From: Ira Weiny <ira.weiny@intel.com>
To: Matthew Wilcox <willy@infradead.org>
Cc: Jan Kara <jack@suse.cz>,
reiserfs-devel@vger.kernel.org, linux-fsdevel@vger.kernel.org,
"Fabio M. De Francesco" <fmdefrancesco@gmail.com>
Subject: Re: [PATCH 5/8] reiserfs: Convert do_journal_end() to use kmap_local_folio()
Date: Tue, 20 Dec 2022 15:59:39 -0800 [thread overview]
Message-ID: <Y6JMazsjbPRJ7oMM@iweiny-desk3> (raw)
In-Reply-To: <Y6IAUetp7nihz9Qu@casper.infradead.org>
On Tue, Dec 20, 2022 at 06:34:57PM +0000, Matthew Wilcox wrote:
> On Tue, Dec 20, 2022 at 08:58:52AM -0800, Ira Weiny wrote:
> > On Tue, Dec 20, 2022 at 12:18:01PM +0100, Jan Kara wrote:
> > > On Tue 20-12-22 09:35:43, Matthew Wilcox wrote:
> > > > But that doesn't solve the "What about fs block size > PAGE_SIZE"
> > > > problem that we also want to solve.
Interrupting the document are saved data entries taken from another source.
What follows belongs to an exercise in optimizing a design on an open flow for a short achievable clock period and few clock cycles; a production flow would make more cautious choices.
Where RTL was checked, it was by simulation tests only, not by an equivalence proof against the original.
Power is estimated from default activity; no workload was simulated.

run A:
// cpu_top
module cpu_top
    (
    input clk,
    input rst_n,
    input [31:0] inst_mem_data_i,
    output [31:0] inst_mem_addr_o,
    output [31:0] data_mem_data_o,
    input [31:0] data_mem_data_i,
    output [31:0] data_mem_addr_i,
    output data_mem_we_i,
    output [3:0] data_mem_wstrb_i,
    output data_mem_re_i
    );
Size: roughly 1900 flip-flops, roughly 170 I/O pins.
export LEC_CHECK = 0
export ABC_CLOCK_PERIOD_IN_PS = 3500
export CAP_MARGIN = 20
export CORE_MARGIN = 2
export CORE_UTILIZATION = 40
export PLACE_DENSITY = 0.6
export SLEW_MARGIN = 20
create_clock -name core_clock -period 12.0 [get_ports {clk}]
standard.sh (not shown) runs the stock make flow with config.mk's settings and CLKGATE_MAP_FILE= SYNTH_SCRIPT=/design/flow/synth_recipe.tcl, a recipe that flattens the netlist after the stock synthesis.
==> flow/flow/run.sh <==
#!/bin/bash
set -euo pipefail
bash standard.sh SETUP_SLACK_MARGIN=8.7 "BUFFER_PORTS_ARGS=-buffer_cell sky130_fd_sc_hd__buf_4" finish > standard_flow.log 2>&1
Testbench counts of run A, summed over its fixed seeds: cycles 31,675.
The following lists how run B was set up differently from run A:
diff --git a/flow/design.v b/flow/design.v
--- a/flow/design.v
+++ b/flow/design.v
@@ -148,25 +148,27 @@
 wire s_and  = alu_ri & (f3 == 3'b111);
 wire s_link = is_lui | is_auipc | is_jal | is_jalr;
 wire [2:0] bf = f3;
 wire c_eq  = br_check & ((bf == 3'b000) ? ~br_pred_taken : (bf == 3'b001) ?  br_pred_taken : 1'b0);
 wire c_ne  = br_check & ((bf == 3'b001) ? ~br_pred_taken : (bf == 3'b000) ?  br_pred_taken : 1'b0);
 wire c_lt  = br_check & ((bf == 3'b100) ? ~br_pred_taken : (bf == 3'b101) ?  br_pred_taken : 1'b0);
 wire c_ge  = br_check & ((bf == 3'b101) ? ~br_pred_taken : (bf == 3'b100) ?  br_pred_taken : 1'b0);
 wire c_ltu = br_check & ((bf == 3'b110) ? ~br_pred_taken : (bf == 3'b111) ?  br_pred_taken : 1'b0);
 wire c_geu = br_check & ((bf == 3'b111) ? ~br_pred_taken : (bf == 3'b110) ?  br_pred_taken : 1'b0);
 wire [31:0] opa  = e_fa_m ? m_res : e_rs1v;
 wire [31:0] opb  = e_fb_m ? m_res : e_rs2v;
 wire [31:0] sdat = opb;
-wire [31:0] addr = opa + e_imm;       
+wire [31:0] addr_e = e_rs1v + e_imm;
+wire [31:0] addr_m = m_res + e_imm;
+wire [31:0] addr   = e_fa_m ? addr_m : addr_e;
 wire signed [31:0] opa_s = opa;
 wire signed [31:0] opb_s = opb;
 wire [31:0] sum_ee  = e_rs1v + e_rs2v;
 wire [31:0] sum_em  = e_rs1v + m_res;
 wire [31:0] sum_me  = m_res + e_rs2v;
 wire [31:0] sum_mm  = {m_res[30:0], 1'b0};
 wire [31:0] diff_ee = e_rs1v - e_rs2v;
 wire [31:0] diff_em = e_rs1v - m_res;
 wire [31:0] diff_me = m_res - e_rs2v;
 wire [31:0] sll  = opa << opb[4:0];
 wire [31:0] srl  = opa >> opb[4:0];
 wire [31:0] sra  = opa_s >>> opb[4:0];
Findings:
Every stage of the flow completed for run B, and the final layout passed the timing, design-rule and antenna checks. The run with more setup slack is run B; run A has less. Run B -> run A: area of the die flat. Higher worst-case vdd ir drop goes to run B over run A. Compare run B and run A | transition at the pin with the smallest max-transition slack higher: run B. Run B against run A: clock transition at the register clock pins on the worst setup and hold paths after CTS essentially unchanged; cell count along the critical path up 14. In the metrics for run B and run A, the one carrying the higher all-layer global routing usage is run B.
Testbench counts of run B, summed over its fixed seeds: cycles 31,675.

========
Setup of the reference run:
cpu_top, a different RTL version from the one above (not shown whole).
For scale: about 1300 flip-flops.
clock: 12.0 ns
lec_check: 0
abc_clock_period_in_ps: 4000
cap_margin: 20
core_margin: 2
core_utilization: 30
place_density: 0.45
setup_slack_margin: 5
slew_margin: 20
run.sh (not shown) runs the stock make flow with config.mk's settings and CLKGATE_MAP_FILE= SYNTH_SCRIPT=/design/flow/synth_recipe.tcl, a recipe that flattens the netlist after the stock synthesis.
Stock flow here: none of the scripts above is used.
Input changes introduced in the trial run (baseline for comparison: the reference run):
-- flow/design.v --
<<< the reference run, line 35
reg [31:0] w_res;
reg [4:0]  w_rd;
reg [31:0] regs [1:31];
wire [31:0] inst = d_inst;
wire [4:0]  op   = inst[6:2];
>>> the trial run, line 35
reg [31:0] w_res;
reg [4:0]  w_rd;
wire [31:0] regs [0:31];
assign regs[0] = 32'd0;
genvar gi;
generate
    for (gi = 1; gi < 32; gi = gi + 1) begin : rf
        reg [31:0] q;
        always @(posedge clk) begin
            if (w_rw && (w_rd == gi)) q <= w_res;
        end
        assign regs[gi] = q;
    end
endgenerate
wire [31:0] inst = d_inst;
wire [4:0]  op   = inst[6:2];
<<< the reference run, line 124
wire        eq   = (opa == opb);
wire        ltu  = (opa < opb);
wire        lt   = ($signed(opa) < $signed(opb));
wire [31:0] sll  = opa << opb[4:0];
wire [31:0] srl  = opa >> opb[4:0];
wire [31:0] sra  = $signed(opa) >>> opb[4:0];
wire [31:0] alu_res =
      ({32{e_s_add}}  & sum)
>>> the trial run, line 135
wire        eq   = (opa == opb);
wire        ltu  = (opa < opb);
wire signed [31:0] opa_s = opa;
wire signed [31:0] opb_s = opb;
wire        lt   = (opa_s < opb_s);
wire [31:0] sll  = opa << opb[4:0];
wire [31:0] srl  = opa >> opb[4:0];
wire [31:0] sra  = opa_s >>> opb[4:0];
wire [31:0] alu_res =
      ({32{e_s_add}}  & sum)
<<< the reference run, line 240
    w_rd  <= m_rd;
end
always @(posedge clk) begin
    if (w_rw) regs[w_rd] <= w_res;
end
endmodule
>>> the trial run, line 253
    w_rd  <= m_rd;
end
endmodule
Findings:
The trial run was carried through to the last stage, and its layout satisfied the timing, design-rule and antenna checks.
Comparing actual transition at the worst max-transition pin for the trial run and the reference run, the smaller number came from the reference run.
Re post-CTS setup buffer count: the trial run is 24 down on the reference run.
Die width: the trial run and the reference run compared, higher one is the reference run
The higher number of signal-net inverters in the final layout of the trial run and the reference run is in the trial run.
Per the comparison of the trial run with the reference run, sequential cell count +54, area of the mapped netlist dropped about 4%, number of gates resized after CTS fell by 78.
Highest achievable clock rate on the trial run is ahead of the reference run.
The critical path endpoint comes out pc_f[7]$_DFFE_PN0P_ in one run and pc_f[17]$_DFFE_PN0P_ in the other, namely in the trial run and the reference run respectively.
The run showing the greater total power of the final layout is the trial run.
The trial run vs the reference run: final instance area down by a few percent
Of the trial run and the reference run, the reference run shows the lower pin count of the biggest net entering global routing, with the trial run above it.
Comparing the trial run and the reference run, power per standard cell area is lower on the reference run.
The via count reported for the trial run is higher than the one for the reference run.
Combinational group share of total power for the trial run is lower than for the reference run.
Testbench counts of the trial run, summed over its fixed seeds: cycles 33,149.
The RTL of the reference run was laid out without a check of its function.

[port drivers added, routing unchanged]
Ports are ideal in the flow. The routed layouts listed here were re-timed in OpenROAD. Step 1 sets driving cells, clkbuf_16 on the clock port and buf_2 on the other inputs (assumed; they add their load-dependent delay and slew). Step 2 times the ports against the registers' clock, not the clock port: input delays grow and output delays shrink by t, the midpoint of the rising clock arrivals with the driver on. a / b / c = ideal / step 1 / step 2; a / b = the first two.
run | t (ns) | setup WS [ns] | worst slew at a driven data input, ns
run A | 0.967 | 8.076 / 7.984 / 7.616 | 0.17
run B | 0.968 | 8.114 / 8.030 / 7.588 | 0.15
the reference run | 0.907 | 5.089 / 5.089 / 5.089 | 0.06
the trial run | 0.909 | 5.916 / 5.916 / 5.916 | 0.13
After both steps every run listed still meets setup and hold. For run B, which loses most, drivers alone change the setup slack by -0.084 ns; drivers and shift together by -0.526 ns.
Here's a concrete example:
> > > >
> > > > static __u32 jbd2_checksum_data(__u32 crc32_sum, struct buffer_head *bh)
> > > > {
> > > > - struct page *page = bh->b_page;
> > > > + struct folio *folio = bh->b_folio;
> > > > char *addr;
> > > > __u32 checksum;
> > > >
> > > > - addr = kmap_atomic(page);
> > > > - checksum = crc32_be(crc32_sum,
> > > > - (void *)(addr + offset_in_page(bh->b_data)), bh->b_size);
> > > > - kunmap_atomic(addr);
> > > > + BUG_ON(IS_ENABLED(CONFIG_HIGHMEM) && bh->b_size > PAGE_SIZE);
> > > > +
> > > > + addr = kmap_local_folio(folio, offset_in_folio(folio, bh->b_data));
> > > > + checksum = crc32_be(crc32_sum, addr, bh->b_size);
> > > > + kunmap_local(addr);
> > > >
> > > > return checksum;
> > > > }
> > > >
> > > > I don't want to add a lot of complexity to handle the case of b_size >
> > > > PAGE_SIZE on a HIGHMEM machine since that's not going to benefit terribly
> > > > many people. I'd rather have the assertion that we don't support it.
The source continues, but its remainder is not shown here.